El elfo se encogió de hombros.
—Tengo tiempo, Faeril. ¡Todo el tiempo del mundo!
Al día siguiente, Aravan partió del valle. Después de despedirlo, Faeril se volvió hacia Riatha y Urus, este último con Bair en brazos.
—Venid conmigo —dijo la damman—. Sentémonos un rato. Tengo algo que explicaros…, algo que aclarar.
Faeril permaneció ya siempre en Arden, ocupando la casita que había compartido con Gwylly, y su vida, aunque no tan larga como la de otros warrows, fue apacible y estuvo siempre rodeada de amor.
Fueron muchos los amigos que, a lo largo de los años, cuando los hermosos y oscuros cabellos de la damman, ya encanecidos, no permitían que destacase tanto el blanco mechón, visitaron a la estimada waerling, la última de los Últimos Primogénitos.
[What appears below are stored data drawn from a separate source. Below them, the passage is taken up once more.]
File: src/rtl/rd_seq_ctrl.sv
// Read-sequence controller: device reset, settle wait, then RD_LEN read beats with registered capture.
// Phase lengths come from an external counter block; its counts are checked against the lengths for faults.
module rd_seq_ctrl #(
  parameter int RST_LEN  = 5,
  parameter int WAIT_LEN = 3,
  parameter int RD_LEN   = 5
) (
  input  logic       clk,
  input  logic       rst,
  input  logic       start,
  input  logic       abort,
  input  logic [3:0] rst_cnt,
  input  logic [3:0] wait_st2_cnt,
  input  logic [3:0] rd_st_cnt,
  input  logic [7:0] din,
  output logic       rst_cnt_en,
  output logic       wait_st2_cnt_en,
  output logic       rd_st_cnt_en,
  output logic       dev_rst,
  output logic       rd_en,
  output logic [7:0] dout,
  output logic       dout_vld,
  output logic       busy,
  output logic       done,
  output logic       err
);

  typedef enum logic [2:0] {
    S_IDLE     = 3'd0,
    S_RST      = 3'd1,
    S_WAIT_ST2 = 3'd2,
    S_RD       = 3'd3,
    S_DONE     = 3'd4
  } state_t;

  localparam logic [3:0] RST_LIM  = 4'(RST_LEN);
  localparam logic [3:0] WAIT_LIM = 4'(WAIT_LEN);
  localparam logic [3:0] RD_LIM   = 4'(RD_LEN);
  localparam logic [3:0] RST_TC   = 4'(RST_LEN - 1);
  localparam logic [3:0] WAIT_TC  = 4'(WAIT_LEN - 1);
  localparam logic [3:0] RD_TC    = 4'(RD_LEN - 1);

  state_t     state_q, state_d;
  logic [7:0] dout_q, dout_d;
  logic       dout_vld_q, dout_vld_d;
  logic       fault;

  always_ff @(posedge clk or posedge rst) begin
    if (rst) begin
      state_q    <= S_IDLE;
      dout_q     <= 8'h00;
      dout_vld_q <= 1'b0;
    end else begin
      state_q    <= state_d;
      dout_q     <= dout_d;
      dout_vld_q <= dout_vld_d;
    end
  end

  // A counter already past its phase length means the counter block is out of step with us.
  always_comb begin
    fault = 1'b0;
    case (state_q)
      S_RST:      fault = (rst_cnt >= RST_LIM);
      S_WAIT_ST2: fault = (wait_st2_cnt >= WAIT_LIM);
      S_RD:       fault = (rd_st_cnt >= RD_LIM);
      default:    fault = 1'b0;
    endcase
  end

  always_comb begin
    state_d = state_q;
    case (state_q)
      S_IDLE: begin
        if (start) state_d = S_RST;
      end
      S_RST: begin
        if (abort || fault)        state_d = S_IDLE;
        else if (rst_cnt == RST_TC) state_d = S_WAIT_ST2;
      end
      S_WAIT_ST2: begin
        if (abort || fault)              state_d = S_IDLE;
        else if (wait_st2_cnt == WAIT_TC) state_d = S_RD;
      end
      S_RD: begin
        if (abort || fault)         state_d = S_IDLE;
        else if (rd_st_cnt == RD_TC) state_d = S_DONE;
      end
      S_DONE:  state_d = S_IDLE;
      default: state_d = S_IDLE;
    endcase
  end

  always_comb begin
    rst_cnt_en      = 1'b0;
    wait_st2_cnt_en = 1'b0;
    rd_st_cnt_en    = 1'b0;
    dev_rst         = 1'b0;
    rd_en           = 1'b0;
    done            = 1'b0;
    busy            = (state_q != S_IDLE);
    err             = fault;
    case (state_q)
      S_RST: begin
        rst_cnt_en = 1'b1;
        dev_rst    = 1'b1;
      end
      S_WAIT_ST2: wait_st2_cnt_en = 1'b1;
      S_RD: begin
        rd_st_cnt_en = 1'b1;
        rd_en        = 1'b1;
      end
      S_DONE:  done = 1'b1;
      default: ;
    endcase
  end

  // Capture follows rd_en by one edge, so a beat issued just before an abort still lands.
  always_comb begin
    dout_vld_d = rd_en;
    dout_d     = rd_en ? din : dout_q;
  end

  assign dout     = dout_q;
  assign dout_vld = dout_vld_q;

endmodule

File: config.mk
export PLATFORM = sky130hd
export DESIGN_NAME = rd_seq_ctrl
export DESIGN_NICKNAME = d
export VERILOG_FILES = /design/src/rtl/rd_seq_ctrl.sv
export SDC_FILE = /design/constraint.sdc
export NUM_CORES = 1
export LEC_CHECK = 0
export CORE_AREA = 2 2 45 47
export CTS_BUF_LIST = sky130_fd_sc_hd__clkbuf_4 sky130_fd_sc_hd__clkbuf_8
export CTS_CLUSTER_SIZE = 40
export DETAILED_ROUTE_END_ITERATION = 12
export DIE_AREA = 0 0 47 49
export PLACE_DENSITY = 0.88
export SYNTH_ARGS = -nofsm -noshare
export SYNTH_HDL_FRONTEND = slang
export SYNTH_SLANG_ARGS = --single-unit
File: constraint.sdc
create_clock -name clk -period 3.4 [get_ports clk]
set_input_delay 0.85 -clock clk [delete_from_list [all_inputs] [get_ports clk]]
set_output_delay 0.85 -clock clk [all_outputs]
set_load 0.005 [all_outputs]
==> results of run 1 <==
==> flip-flops by register name, indices dropped and copies added (netlist names) <==
signal and cells:
dout_vld 1, dout 8, state_q 3
==> layout by cell type (no fill, tap or decap), types with 2 or more instances in the layout <==
cell	Yosys	routed
nor2_1	5	5
clkbuf_4	0	3
dfrtp_1	12	12
nand2_1	3	3
o21ai_0	3	3
mux2_4	8	8
clkdlybuf4s50_1	0	40
nor3_1	3	3
inv_2	2	2
==> metal layers <==
layer  vias to the layer above  global-route usage (%)
met5                         -                       0
met3                         4                    5.19
met1                       281                    19.4
met4                         0                    8.33
met2                        41                    23.7
li1                        288                       -
==> through the flow <==
step	instance area (sq um)	hold WS, ns	power [mW]	util [%]	setup WS, ns
6_report	1110	0.507	0.711	60.5	0.115
5_1_grt	1110	0.520	0.765	60.5	0.00650
4_1_cts	1110	0.512	0.722	60.5	0.105
3_5_place_dp	1080	0.491	0.607	58.5	0.120
3_3_place_gp	1080	0.489	0.596	58.5	0.127
2_1_floorplan	674	0.506	0.413	-	1.11
==> kinds of logic after synthesis <==
kind of cell / Yosys count / share of synthesized area [%]
AOI/OAI and AO/OA: 8 / 9.09
buffers and inverters: 7 / 6.31
DFF: 12 / 44.5
muxes: 9 / 19.3
and+or+nand+nor: 23 / 20.8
La damman cumplió sus ochenta y ocho al terminar el verano, la víspera del equinoccio de otoño. Y, después de las ceremonias celebradas en el claro del bosque, después de la fiesta en la gran sala de los elfos, después de dar las buenas noches a todos, regresó a través de la espesura y del prado a su pequeña casa para sentarse delante de ella y respirar el aromático aire, atenta al canto de los grillos, al parpadeo de las estrellas y a la plateada luna llena.
Y, mientras el argénteo río Tumble gorgoteaba quedamente en el cercano barranco, Faeril creyó percibir unos suaves pasos y alzó los ojos para ver a…
—¡Mi buccaran…! —musitó—. Sabía que vendrías a buscarme.
Y le tendió la mano, que Gwylly tomó.